= Bamberg, Ehrhardt and Walterboro Railway =

The Bamberg, Ehrhardt and Walterboro Railroad (B. E. & W.) was a South Carolina short-line railroad that operated in central South Carolina in the early 20th century.

Chartered by the South Carolina legislature in 1906, and completed in 1914, it was built between Bamberg, South Carolina, and Ehrhardt, South Carolina. In 1915, the line, built largely with Bamberg capital, opened rail communication between the two Bamberg, SC county towns. It was never extended to Walterboro, South Carolina. Its business office was in the Hays building at the corner of Main and Church streets in Bamberg. The depot and loading platforms were where Rockland Bleach & Dye Works (formerly Bamberg Textile Mill) now has its factory on Calhoun Street (circa 2003). The tracks ran down Calhoun Street, forming a "Y" at the present Calhoun and Log Branch streets. A spur track also ran from the Southern Railway tracks to connect with the B. E. & W.

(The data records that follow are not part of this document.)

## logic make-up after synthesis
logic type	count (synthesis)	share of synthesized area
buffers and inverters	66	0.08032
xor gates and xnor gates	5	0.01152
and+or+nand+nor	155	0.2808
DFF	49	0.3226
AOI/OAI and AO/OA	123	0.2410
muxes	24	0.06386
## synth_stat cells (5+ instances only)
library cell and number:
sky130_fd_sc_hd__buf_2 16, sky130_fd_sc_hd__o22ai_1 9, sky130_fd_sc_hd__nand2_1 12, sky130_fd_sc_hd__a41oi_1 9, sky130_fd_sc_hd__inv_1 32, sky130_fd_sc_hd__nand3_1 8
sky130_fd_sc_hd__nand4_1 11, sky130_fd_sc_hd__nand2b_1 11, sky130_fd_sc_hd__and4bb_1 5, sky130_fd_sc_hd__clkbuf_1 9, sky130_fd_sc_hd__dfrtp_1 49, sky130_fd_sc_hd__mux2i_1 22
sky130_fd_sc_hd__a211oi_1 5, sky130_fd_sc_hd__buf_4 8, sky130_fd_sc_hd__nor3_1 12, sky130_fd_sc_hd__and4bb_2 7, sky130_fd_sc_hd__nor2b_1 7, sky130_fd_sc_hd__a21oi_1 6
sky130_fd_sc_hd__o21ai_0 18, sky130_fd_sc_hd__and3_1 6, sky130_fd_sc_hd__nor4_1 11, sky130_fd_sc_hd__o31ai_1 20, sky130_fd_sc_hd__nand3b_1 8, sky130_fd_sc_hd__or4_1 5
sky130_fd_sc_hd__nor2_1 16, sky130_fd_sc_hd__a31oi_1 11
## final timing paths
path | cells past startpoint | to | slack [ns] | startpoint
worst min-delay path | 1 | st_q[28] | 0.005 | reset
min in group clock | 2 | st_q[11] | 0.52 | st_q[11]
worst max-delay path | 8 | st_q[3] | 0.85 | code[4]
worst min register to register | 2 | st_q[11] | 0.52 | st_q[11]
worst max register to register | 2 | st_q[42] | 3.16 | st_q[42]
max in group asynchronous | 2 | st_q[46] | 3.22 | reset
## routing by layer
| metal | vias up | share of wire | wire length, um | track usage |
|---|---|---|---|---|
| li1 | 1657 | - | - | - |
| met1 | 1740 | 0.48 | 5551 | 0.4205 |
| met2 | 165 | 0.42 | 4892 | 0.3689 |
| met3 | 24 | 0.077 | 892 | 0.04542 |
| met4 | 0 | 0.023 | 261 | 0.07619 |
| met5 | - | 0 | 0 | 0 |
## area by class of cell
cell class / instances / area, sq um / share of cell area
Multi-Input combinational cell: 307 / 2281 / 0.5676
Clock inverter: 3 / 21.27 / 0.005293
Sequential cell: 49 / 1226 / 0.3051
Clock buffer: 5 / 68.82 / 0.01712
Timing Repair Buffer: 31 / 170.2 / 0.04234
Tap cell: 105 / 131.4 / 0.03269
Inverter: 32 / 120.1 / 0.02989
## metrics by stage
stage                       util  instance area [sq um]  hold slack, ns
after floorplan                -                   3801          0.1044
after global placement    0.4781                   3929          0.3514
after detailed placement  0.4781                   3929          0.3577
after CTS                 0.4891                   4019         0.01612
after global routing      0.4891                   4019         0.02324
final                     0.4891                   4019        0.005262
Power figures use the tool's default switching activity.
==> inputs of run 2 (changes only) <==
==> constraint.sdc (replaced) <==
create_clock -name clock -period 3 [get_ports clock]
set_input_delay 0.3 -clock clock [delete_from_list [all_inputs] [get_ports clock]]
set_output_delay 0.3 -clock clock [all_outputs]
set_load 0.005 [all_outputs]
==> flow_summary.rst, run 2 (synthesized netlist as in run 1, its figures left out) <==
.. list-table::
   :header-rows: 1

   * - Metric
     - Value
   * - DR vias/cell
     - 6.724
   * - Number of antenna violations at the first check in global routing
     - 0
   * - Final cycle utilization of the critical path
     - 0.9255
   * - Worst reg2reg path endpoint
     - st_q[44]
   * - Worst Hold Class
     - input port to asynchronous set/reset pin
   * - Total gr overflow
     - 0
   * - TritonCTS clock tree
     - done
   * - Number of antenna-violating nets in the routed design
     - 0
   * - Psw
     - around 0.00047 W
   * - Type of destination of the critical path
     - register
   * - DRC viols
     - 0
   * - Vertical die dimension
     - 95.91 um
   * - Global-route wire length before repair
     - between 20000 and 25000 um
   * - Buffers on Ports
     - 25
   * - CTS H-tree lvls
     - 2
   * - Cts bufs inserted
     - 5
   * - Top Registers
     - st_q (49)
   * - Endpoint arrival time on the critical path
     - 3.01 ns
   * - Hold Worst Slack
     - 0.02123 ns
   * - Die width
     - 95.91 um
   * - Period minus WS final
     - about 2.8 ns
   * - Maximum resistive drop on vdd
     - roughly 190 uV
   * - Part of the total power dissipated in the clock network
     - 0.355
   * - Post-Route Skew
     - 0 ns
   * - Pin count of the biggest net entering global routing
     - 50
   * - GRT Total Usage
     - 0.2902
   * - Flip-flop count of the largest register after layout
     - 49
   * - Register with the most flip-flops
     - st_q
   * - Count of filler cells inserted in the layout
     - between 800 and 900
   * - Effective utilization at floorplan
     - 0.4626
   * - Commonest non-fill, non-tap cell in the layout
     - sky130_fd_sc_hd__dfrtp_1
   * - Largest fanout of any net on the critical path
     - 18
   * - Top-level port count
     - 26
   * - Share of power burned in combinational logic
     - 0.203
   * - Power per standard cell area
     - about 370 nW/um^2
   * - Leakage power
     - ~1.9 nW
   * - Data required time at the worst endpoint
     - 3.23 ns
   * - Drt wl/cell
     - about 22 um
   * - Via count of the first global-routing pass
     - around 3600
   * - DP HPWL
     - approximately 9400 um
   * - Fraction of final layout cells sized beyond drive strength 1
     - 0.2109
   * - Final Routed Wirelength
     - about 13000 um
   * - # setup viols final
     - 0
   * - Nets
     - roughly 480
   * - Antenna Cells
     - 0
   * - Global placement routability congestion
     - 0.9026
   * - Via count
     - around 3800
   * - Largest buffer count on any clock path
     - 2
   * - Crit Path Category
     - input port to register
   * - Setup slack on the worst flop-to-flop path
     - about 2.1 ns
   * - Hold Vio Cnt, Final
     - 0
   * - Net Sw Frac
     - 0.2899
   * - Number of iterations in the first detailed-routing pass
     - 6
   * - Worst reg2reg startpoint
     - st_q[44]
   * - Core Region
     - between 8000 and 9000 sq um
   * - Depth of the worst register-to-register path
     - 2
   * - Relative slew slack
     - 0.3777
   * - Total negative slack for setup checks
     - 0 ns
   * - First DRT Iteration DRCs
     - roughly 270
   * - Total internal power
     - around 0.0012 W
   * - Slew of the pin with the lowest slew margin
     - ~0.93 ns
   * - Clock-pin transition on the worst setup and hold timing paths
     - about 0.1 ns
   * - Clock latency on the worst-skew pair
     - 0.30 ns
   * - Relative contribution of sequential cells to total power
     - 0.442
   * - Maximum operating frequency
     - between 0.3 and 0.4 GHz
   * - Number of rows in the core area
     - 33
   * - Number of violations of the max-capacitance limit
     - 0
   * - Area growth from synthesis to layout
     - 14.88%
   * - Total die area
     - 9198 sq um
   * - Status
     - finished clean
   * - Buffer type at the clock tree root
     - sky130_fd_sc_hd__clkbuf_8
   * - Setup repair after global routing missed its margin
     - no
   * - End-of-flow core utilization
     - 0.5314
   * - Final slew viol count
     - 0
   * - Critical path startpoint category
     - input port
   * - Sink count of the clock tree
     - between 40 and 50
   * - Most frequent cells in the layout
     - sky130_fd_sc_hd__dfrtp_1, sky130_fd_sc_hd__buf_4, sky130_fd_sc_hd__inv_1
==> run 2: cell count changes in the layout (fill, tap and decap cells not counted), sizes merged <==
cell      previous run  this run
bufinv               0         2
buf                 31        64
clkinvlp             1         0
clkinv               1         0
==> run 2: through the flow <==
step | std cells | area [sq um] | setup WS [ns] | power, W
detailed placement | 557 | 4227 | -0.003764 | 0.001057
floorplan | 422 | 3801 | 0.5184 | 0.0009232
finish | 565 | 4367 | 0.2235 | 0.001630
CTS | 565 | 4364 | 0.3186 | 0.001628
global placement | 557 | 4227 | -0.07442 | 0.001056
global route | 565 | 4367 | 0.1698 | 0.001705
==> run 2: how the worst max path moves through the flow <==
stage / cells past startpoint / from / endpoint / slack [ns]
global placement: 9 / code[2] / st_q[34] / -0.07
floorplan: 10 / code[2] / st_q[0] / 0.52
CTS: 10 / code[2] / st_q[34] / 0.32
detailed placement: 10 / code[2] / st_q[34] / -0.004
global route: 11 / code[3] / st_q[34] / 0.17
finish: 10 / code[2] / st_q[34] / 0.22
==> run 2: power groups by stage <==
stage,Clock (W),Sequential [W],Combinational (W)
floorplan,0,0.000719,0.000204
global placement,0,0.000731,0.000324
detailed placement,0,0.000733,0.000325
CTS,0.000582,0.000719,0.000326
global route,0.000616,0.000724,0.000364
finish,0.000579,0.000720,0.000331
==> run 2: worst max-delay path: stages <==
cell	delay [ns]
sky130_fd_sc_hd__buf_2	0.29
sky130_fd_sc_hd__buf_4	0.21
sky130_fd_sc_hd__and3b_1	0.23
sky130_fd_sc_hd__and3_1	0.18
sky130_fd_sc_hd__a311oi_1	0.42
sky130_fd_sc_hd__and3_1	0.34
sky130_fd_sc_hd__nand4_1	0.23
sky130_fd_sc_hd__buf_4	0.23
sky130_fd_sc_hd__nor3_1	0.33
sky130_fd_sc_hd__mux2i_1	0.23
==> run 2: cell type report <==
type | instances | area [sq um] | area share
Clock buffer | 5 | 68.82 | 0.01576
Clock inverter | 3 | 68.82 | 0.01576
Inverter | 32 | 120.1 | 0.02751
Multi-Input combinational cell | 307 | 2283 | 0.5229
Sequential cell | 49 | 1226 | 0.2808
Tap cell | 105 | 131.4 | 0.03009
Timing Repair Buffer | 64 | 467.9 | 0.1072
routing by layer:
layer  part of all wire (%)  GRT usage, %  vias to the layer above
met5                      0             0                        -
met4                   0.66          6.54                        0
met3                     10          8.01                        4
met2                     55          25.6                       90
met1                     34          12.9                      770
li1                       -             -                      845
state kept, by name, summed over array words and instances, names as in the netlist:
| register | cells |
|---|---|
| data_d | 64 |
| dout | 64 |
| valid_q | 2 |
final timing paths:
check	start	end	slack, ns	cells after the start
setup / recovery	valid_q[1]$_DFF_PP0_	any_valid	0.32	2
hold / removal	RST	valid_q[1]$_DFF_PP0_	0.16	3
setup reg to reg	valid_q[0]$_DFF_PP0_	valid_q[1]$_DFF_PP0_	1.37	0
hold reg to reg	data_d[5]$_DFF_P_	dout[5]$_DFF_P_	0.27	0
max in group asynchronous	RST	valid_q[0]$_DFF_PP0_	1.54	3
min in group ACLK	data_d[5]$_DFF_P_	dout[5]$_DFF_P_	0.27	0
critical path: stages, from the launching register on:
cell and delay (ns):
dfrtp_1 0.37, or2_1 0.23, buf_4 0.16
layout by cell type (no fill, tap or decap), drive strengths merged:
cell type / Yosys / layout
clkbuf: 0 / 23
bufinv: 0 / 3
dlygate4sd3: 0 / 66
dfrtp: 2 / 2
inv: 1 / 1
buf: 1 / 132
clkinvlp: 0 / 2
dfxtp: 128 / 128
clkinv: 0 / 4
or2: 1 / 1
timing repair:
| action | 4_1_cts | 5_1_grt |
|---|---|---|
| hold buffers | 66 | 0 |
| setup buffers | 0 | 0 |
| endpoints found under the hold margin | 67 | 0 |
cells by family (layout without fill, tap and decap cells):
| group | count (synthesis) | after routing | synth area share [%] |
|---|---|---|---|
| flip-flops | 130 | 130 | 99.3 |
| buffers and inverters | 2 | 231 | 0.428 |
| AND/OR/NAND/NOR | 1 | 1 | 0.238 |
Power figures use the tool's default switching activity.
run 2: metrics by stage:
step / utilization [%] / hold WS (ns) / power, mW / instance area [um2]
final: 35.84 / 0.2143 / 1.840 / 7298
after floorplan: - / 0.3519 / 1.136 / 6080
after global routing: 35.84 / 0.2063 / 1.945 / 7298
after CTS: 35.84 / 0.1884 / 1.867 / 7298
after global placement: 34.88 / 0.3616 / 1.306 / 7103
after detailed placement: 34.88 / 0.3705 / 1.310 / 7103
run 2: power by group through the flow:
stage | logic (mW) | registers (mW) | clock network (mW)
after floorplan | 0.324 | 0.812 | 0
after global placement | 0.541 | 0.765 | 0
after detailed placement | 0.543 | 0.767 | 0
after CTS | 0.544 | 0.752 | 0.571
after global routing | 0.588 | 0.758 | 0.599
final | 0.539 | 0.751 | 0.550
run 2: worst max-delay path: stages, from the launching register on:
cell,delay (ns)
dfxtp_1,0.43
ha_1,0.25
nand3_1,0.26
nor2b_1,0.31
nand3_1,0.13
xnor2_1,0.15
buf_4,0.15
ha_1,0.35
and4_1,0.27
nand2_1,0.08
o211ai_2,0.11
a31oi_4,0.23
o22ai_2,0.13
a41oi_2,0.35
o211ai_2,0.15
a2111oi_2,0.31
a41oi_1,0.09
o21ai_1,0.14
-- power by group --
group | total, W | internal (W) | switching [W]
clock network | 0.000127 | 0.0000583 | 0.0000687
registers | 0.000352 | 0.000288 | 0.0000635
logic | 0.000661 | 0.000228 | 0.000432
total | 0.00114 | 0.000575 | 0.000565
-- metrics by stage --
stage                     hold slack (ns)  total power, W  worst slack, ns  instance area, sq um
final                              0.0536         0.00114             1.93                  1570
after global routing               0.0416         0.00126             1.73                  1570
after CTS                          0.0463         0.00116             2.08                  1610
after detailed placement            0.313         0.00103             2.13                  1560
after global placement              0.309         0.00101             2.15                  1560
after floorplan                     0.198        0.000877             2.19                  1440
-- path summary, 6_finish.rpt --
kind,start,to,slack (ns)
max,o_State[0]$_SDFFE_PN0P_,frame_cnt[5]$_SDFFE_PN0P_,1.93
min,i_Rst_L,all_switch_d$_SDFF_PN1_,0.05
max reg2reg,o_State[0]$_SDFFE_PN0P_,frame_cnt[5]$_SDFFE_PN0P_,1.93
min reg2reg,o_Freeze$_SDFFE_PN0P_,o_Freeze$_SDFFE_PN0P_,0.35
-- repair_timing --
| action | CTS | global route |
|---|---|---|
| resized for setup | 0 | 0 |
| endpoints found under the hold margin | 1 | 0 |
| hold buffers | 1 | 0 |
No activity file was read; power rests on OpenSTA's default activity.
$ cat src/rtl/uart_pkg.sv
// Shared definitions for the UART transmit scheduler.
// Holds the FSM encoding, frame-length constants and the pointer-width helper.
package uart_pkg;

    typedef enum logic [1:0] {
        IDLE  = 2'd0,
        START = 2'd1,
        DATA  = 2'd2,
        STOP  = 2'd3
    } tx_state_t;

    localparam int DATA_BITS = 8;
    localparam int STOP_BITS = 1;

    // Width of a requester index; at least one bit, even with a single requester.
    function automatic int ptr_w(input int n);
        return (n > 1) ? $clog2(n) : 1;
    endfunction

endpackage

$ cat src/rtl/rr_arb_lock.sv
// Round-robin one-hot grant over an eligibility vector.
// Search starts one past the pointer and wraps modulo N_REQ.
module rr_arb_lock #(
    parameter int N_REQ = 2,
    parameter int PW    = 1
) (
    input  logic [N_REQ-1:0] elig,
    input  logic [PW-1:0]    ptr,
    output logic [N_REQ-1:0] grant
);

    logic [PW-1:0] idx;
    logic          found;

    // First eligible requester after the pointer wins.
    always_comb begin
        grant = '0;
        found = 1'b0;
        idx   = '0;
        for (int i = 1; i <= N_REQ; i++) begin
            idx = PW'((int'(ptr) + i) % N_REQ);
            if (!found && elig[idx]) begin
                grant[idx] = 1'b1;
                found      = 1'b1;
            end
        end
    end

endmodule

For about a year and a half after its construction, the line was leased to the Atlantic Coast Line Railroad (ACL) as part of their branch from Green Pond to Ehrhardt. After the ACL lease, it operated as the B. E. & W. It hauled as many as 15,000 bales of cotton in a season, and as many as 100 cars of watermelons in one day. Cotton, fertilizer, forest products and truck crops comprised the majority of the freight. Due to severe financial difficulties, on November 16, 1939, it entered receivership and ceased being a public carrier.